Battaglia che diventò anche un’inchiesta del quotidiano La Repubblica, come si può leggere nelle seguenti notizie:

http://ricerca.repubblica.it/repubblica/archivio/repubblica/2006/11/04/multe-inflitte-mai-riscosse-guerra-di-cifre.html?ref=search

http://ricerca.repubblica.it/repubblica/archivio/repubblica/2006/11/08/anche-un-furto-per-fermare-le-multe.html?ref=search

http://ricerca.repubblica.it/repubblica/archivio/repubblica/2007/01/06/la-polemica.pa_033la.html?ref=search

http://ricerca.repubblica.it/repubblica/archivio/repubblica/2007/09/14/il-flop-delle-multe-sbagliate.html?ref=search

http://ricerca.repubblica.it/repubblica/archivio/repubblica/2011/01/20/vigili-mila-multe-mai-pagate-via-libera.html?ref=search

 

Oggi la notizia della richiesta di rinvio a giudizio a seguito della denuncia per diffamazione presentata dall’allora capo dei vigili urbani Maurizio Pedicone.

E’ davvero diffamazione denunciare, dopo aver fatto verifiche approfondite, irregolarità e gestione approssimativa da parte di dirigenti che dovrebbero mantenere l’ordine e favorire una buona amministrazione della città?

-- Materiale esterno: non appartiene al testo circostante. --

[config.mk]
export PLATFORM = sky130hd
export DESIGN_NAME = seq_oe_sort
export DESIGN_NICKNAME = d
export VERILOG_FILES = /design/src/rtl/seq_oe_sort.sv
export SDC_FILE = /design/constraint.sdc
export NUM_CORES = 1
export LEC_CHECK = 0
export BUFFER_PORTS_ARGS = -buffer_cell sky130_fd_sc_hd__buf_2
export CAP_MARGIN = 20
export CORE_MARGIN = 2
export CORE_UTILIZATION = 57
export CTS_CLUSTER_DIAMETER = 50
export DETAILED_ROUTE_END_ITERATION = 8
export PLACE_DENSITY = 0.86
export SKIP_LAST_GASP = 1
export SLEW_MARGIN = 20
export SYNTH_ARGS = -nofsm -noshare
export SYNTH_HDL_FRONTEND = slang
export SYNTH_SLANG_ARGS = --single-unit
[constraint.sdc]
create_clock -name clk -period 11 [get_ports clk]
set_input_delay 0.55 -clock clk [delete_from_list [all_inputs] [get_ports clk]]
set_output_delay 0.55 -clock clk [all_outputs]
set_load 0.02 [all_outputs]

Sono certo che quanto dichiarato e verificato allora corrisponda ad assoluta verità. In ogni caso, essere rinviato a giudizio per aver difeso gli interessi dei cittadini e del comune che allora rappresentavo in quanto consigliere comunale e segretario cittadino quasi mi inorgoglisce”.

Queste le parole di Davide Faraone dopo aver appreso della richiesta di rinvio a giudizio.

Dalla mia attività di consigliere comunale, dal sopralluogo fatto alla caserma dei vigili svolti, emersero irregolarità e disservizi che arrecarono al comune di Palermo danni enormi. Fascicoli spariti, multe mai riscosse, agevolazioni ad assessori e politici, una gestione disordinata e inefficiente dei ricorsi, tutto questo si trasformò – continua il deputato - in spese pesantissime per il comune di Palermo. Non mi pento di aver condotto quella battaglia e se tornassi indietro lo farei di nuovo”.

Davide Faraone chiude così la questione: “I cittadini sanno chi sono io e oggi sanno chi è l’allora capo dei vigili Maurizio Pedicone, di recente sorpreso “a giocare alla guerra” con armi vere in un spazio pubblico nelle campagne di Portella della Ginestra.

Io dovrò rispondere di diffamazione, se così verrà giudicata, lui di ben altro”.